Self harm or self-injurious behaviour (SIB) is any behaviour initiated by an individual that results in physical harm to themselves (Murray, 2003). People are particularly at risk of developing self-harm behaviours if they have limited verbal communication ability, have vision or hearing impairments, experience social disadvantage, or have a dual diagnosis of mental illness and intellectual disability. People with intellectual disability who misuse alcohol or other drugs are at greater risk of self harm and suicide than others (Murray, 2003).

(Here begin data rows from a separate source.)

`src/rtl/fifo_param.sv`:
```
// Parametrised single-clock FIFO with optional first-word-fall-through read port and sticky error flags.
// Latency: write-to-COUNT 1 cycle; read data 1 cycle after RD_EN (FWFT=0) or presented immediately (FWFT=1).
// Backpressure: writes while FULL are dropped unless a read pops the same cycle; reads while EMPTY are rejected.
module fifo_param #(
    parameter int WIDTH    = 8,
    parameter int DEPTH    = 16,
    parameter int AF_LEVEL = DEPTH - 2,
    parameter int AE_LEVEL = 2,
    parameter bit FWFT     = 1'b0
) (
    input  logic                     CLK,
    input  logic                     RST_N,
    input  logic [WIDTH-1:0]         BUFFER_IN,
    input  logic                     WR_EN,
    input  logic                     RD_EN,
    input  logic                     CLR_ERR,
    output logic [WIDTH-1:0]         BUFFER_OUT,
    output logic                     VALID,
    output logic                     EMPTY,
    output logic                     FULL,
    output logic                     ALMOST_EMPTY,
    output logic                     ALMOST_FULL,
    output logic [$clog2(DEPTH):0]   COUNT,
    output logic                     OVERFLOW,
    output logic                     UNDERFLOW
);

    localparam int AW = $clog2(DEPTH);
    localparam int CW = AW + 1;

    logic [WIDTH-1:0] mem [DEPTH];

    logic [CW-1:0] count_q, count_d;
    logic [AW-1:0] wr_ptr_q, rd_ptr_q;
    logic          ovf_q, ovf_d;
    logic          unf_q, unf_d;

    logic empty, full, rd_ok, wr_ok;
    logic ovf_set, unf_set;

    // Status flags decode registered COUNT only, so they never depend on this cycle's requests.
    assign empty = (count_q == '0);
    assign full  = (count_q == CW'(DEPTH));

    assign rd_ok   = RD_EN && !empty;
    assign wr_ok   = WR_EN && (!full || RD_EN);
    assign ovf_set = WR_EN && full && !RD_EN;
    assign unf_set = RD_EN && empty;

    always_comb begin
        count_d = count_q;
        if (wr_ok && !rd_ok) begin
            count_d = count_q + CW'(1);
        end else if (rd_ok && !wr_ok) begin
            count_d = count_q - CW'(1);
        end
    end

    // A new error event in the same cycle as CLR_ERR keeps the flag set.
    always_comb begin
        ovf_d = ovf_q;
        unf_d = unf_q;
        if (ovf_set) begin
            ovf_d = 1'b1;
        end else if (CLR_ERR) begin
            ovf_d = 1'b0;
        end
        if (unf_set) begin
            unf_d = 1'b1;
        end else if (CLR_ERR) begin
            unf_d = 1'b0;
        end
    end

    always_ff @(posedge CLK or negedge RST_N) begin
        if (!RST_N) begin
            count_q  <= '0;
            wr_ptr_q <= '0;
            rd_ptr_q <= '0;
            ovf_q    <= 1'b0;
            unf_q    <= 1'b0;
        end else begin
            count_q <= count_d;
            ovf_q   <= ovf_d;
            unf_q   <= unf_d;
            if (wr_ok) begin
                wr_ptr_q <= wr_ptr_q + AW'(1);
            end
            if (rd_ok) begin
                rd_ptr_q <= rd_ptr_q + AW'(1);
            end
        end
    end

    always_ff @(posedge CLK) begin
        if (wr_ok) begin
            mem[wr_ptr_q] <= BUFFER_IN;
        end
    end

    generate
        if (FWFT) begin : g_fwft
            // Head word is only ever read once it has been written, so no X escapes the unreset memory.
            assign BUFFER_OUT = empty ? '0 : mem[rd_ptr_q];
            assign VALID      = !empty;
        end else begin : g_std
            logic [WIDTH-1:0] dout_q;
            logic             vld_q;

            always_ff @(posedge CLK or negedge RST_N) begin
                if (!RST_N) begin
                    dout_q <= '0;
                    vld_q  <= 1'b0;
                end else begin
                    vld_q <= rd_ok;
                    if (rd_ok) begin
                        dout_q <= mem[rd_ptr_q];
                    end
                end
            end

            assign BUFFER_OUT = dout_q;
            assign VALID      = vld_q;
        end
    endgenerate

    assign EMPTY        = empty;
    assign FULL         = full;
    assign ALMOST_EMPTY = (count_q <= CW'(AE_LEVEL));
    assign ALMOST_FULL  = (count_q >= CW'(AF_LEVEL));
    assign COUNT        = count_q;
    assign OVERFLOW     = ovf_q;
    assign UNDERFLOW    = unf_q;

endmodule

```
==> src/rtl/load_store_unit_if.sv <==
// Bundles the core request/response channel and the data-memory port of the load/store unit.
// The slave modport is the unit's view; master is the core/memory environment's view.
interface load_store_unit_if #(
   parameter int ADDR_W = 10
);
   logic              req_valid;
   logic              req_ready;
   logic              req_we;
   logic [2:0]        req_funct3;
   logic [31:0]       req_addr;
   logic [31:0]       req_wdata;
   logic              resp_valid;
   logic              resp_err;
   logic [31:0]       resp_rdata;
   logic              mem_we;
   logic [ADDR_W-1:0] mem_addr;
   logic [31:0]       mem_wdata;
   logic [31:0]       mem_rdata;

   modport slave (
      input  req_valid, req_we, req_funct3, req_addr, req_wdata, mem_rdata,
      output req_ready, resp_valid, resp_err, resp_rdata, mem_we, mem_addr, mem_wdata
   );

   modport master (
      output req_valid, req_we, req_funct3, req_addr, req_wdata, mem_rdata,
      input  req_ready, resp_valid, resp_err, resp_rdata, mem_we, mem_addr, mem_wdata
   );
endinterface
File: config.mk
export PLATFORM = sky130hd
export DESIGN_NAME = tune_scheduler
export DESIGN_NICKNAME = d
export VERILOG_FILES = /design/src/rtl/tune_scheduler.sv
export SDC_FILE = /design/constraint.sdc
export NUM_CORES = 1
export LEC_CHECK = 0
export BUFFER_PORTS_ARGS = -buffer_cell sky130_fd_sc_hd__buf_2
export CORE_UTILIZATION = 45
export CTS_BUF_LIST = sky130_fd_sc_hd__clkbuf_8
export DETAILED_ROUTE_END_ITERATION = 12
export PLACE_DENSITY = 0.62
export REMOVE_ABC_BUFFERS = 1
export SYNTH_ARGS = -nofsm -noshare
export SYNTH_HDL_FRONTEND = slang
export SYNTH_SLANG_ARGS = --single-unit
File: constraint.sdc
create_clock -name clk -period 10.1 [get_ports clk]
set_input_delay 1.515 -clock clk [delete_from_list [all_inputs] [get_ports clk]]
set_output_delay 1.515 -clock clk [all_outputs]
set_load 0.02 [all_outputs]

The research reports widely varying prevalence rates of self-harming behaviour among adult populations with intellectual disability – ranging between 1.7 percent and 41 percent (Cooper et al., 2009). Paley (2008) reports that, amongst community-based populations, 17.4 percent of adults with intellectual disability engage in self-harming practices and, in 1.7 percent of this group, the behaviour is both frequent and severe.
Self-harming behaviour can be a particularly difficult issue for caregivers and professionals to deal with in supporting people with intellectual disability. Vicarious traumatisation of caregivers is a serious issue. Paley (2008) outlines some of the common self-harm behaviours exhibited by people with intellectual disability:
- Face slapping or striking face and chest with knees
- Head slapping, rubbing or banging against surfaces
- Trichillotomania (pulling out your own hair)
- Self-induced vomiting or vomiting and re-ingesting
- Hand biting
- Eating inedible substances (pica), eating faeces (corprophagia)
- Skin-picking/picking at wounds
- Gouging of ears, mouth, nose, eyes, rectum and sexual organs
- Kicking or hitting body parts against hard surfaces.
Self harm is a serious issue for many people with intellectual disability and their caregivers. Although it is a difficult and complex condition to understand, self harm is often considered to be a way for people to cope with or express difficult emotions, when alternative means of communication are limited (DADHC, 2009).
Some reasons why people self harm include to:
- Communicate needs and wants
- Communicate that something is wrong
- Release emotions and feelings
- Produce feelings that sooth anxiety and tension (repetitive movement)
- Produce feelings of euphoria
- Punish self (relieve feelings of self-loathing or shame), or punish others
- Produce physical pain as a substitute for psychological pain, and feel the effects of opiate release in response to physical pain
- Self stimulate, or as a response to over-stimulation
- Generate a myriad of particularly-desired social or sensory responses.
Sometimes people with intellectual disability who develop early repetitive behaviours (such as rocking), which are initially beneficial for development (such as improving motor function), can later develop these behaviours to serve different purposes (such as to communicate the desire for assistance to walk). In some instances, these repetitive behaviours change over time from appropriate communication behaviours to inappropriate and self-injurious behaviour (for example, from rocking to banging head).
Understanding the reasons why a person self harms is important in any practice context, and comprehensive exploration of the issues and a commitment to helping the person communicate their needs is crucial to preventing an escalation of the behaviour. An increase in intensity and frequency of self harm is often a sign that the person is not being heard or understood. It is important to not minimise or ignore a person’s self-harm behaviour.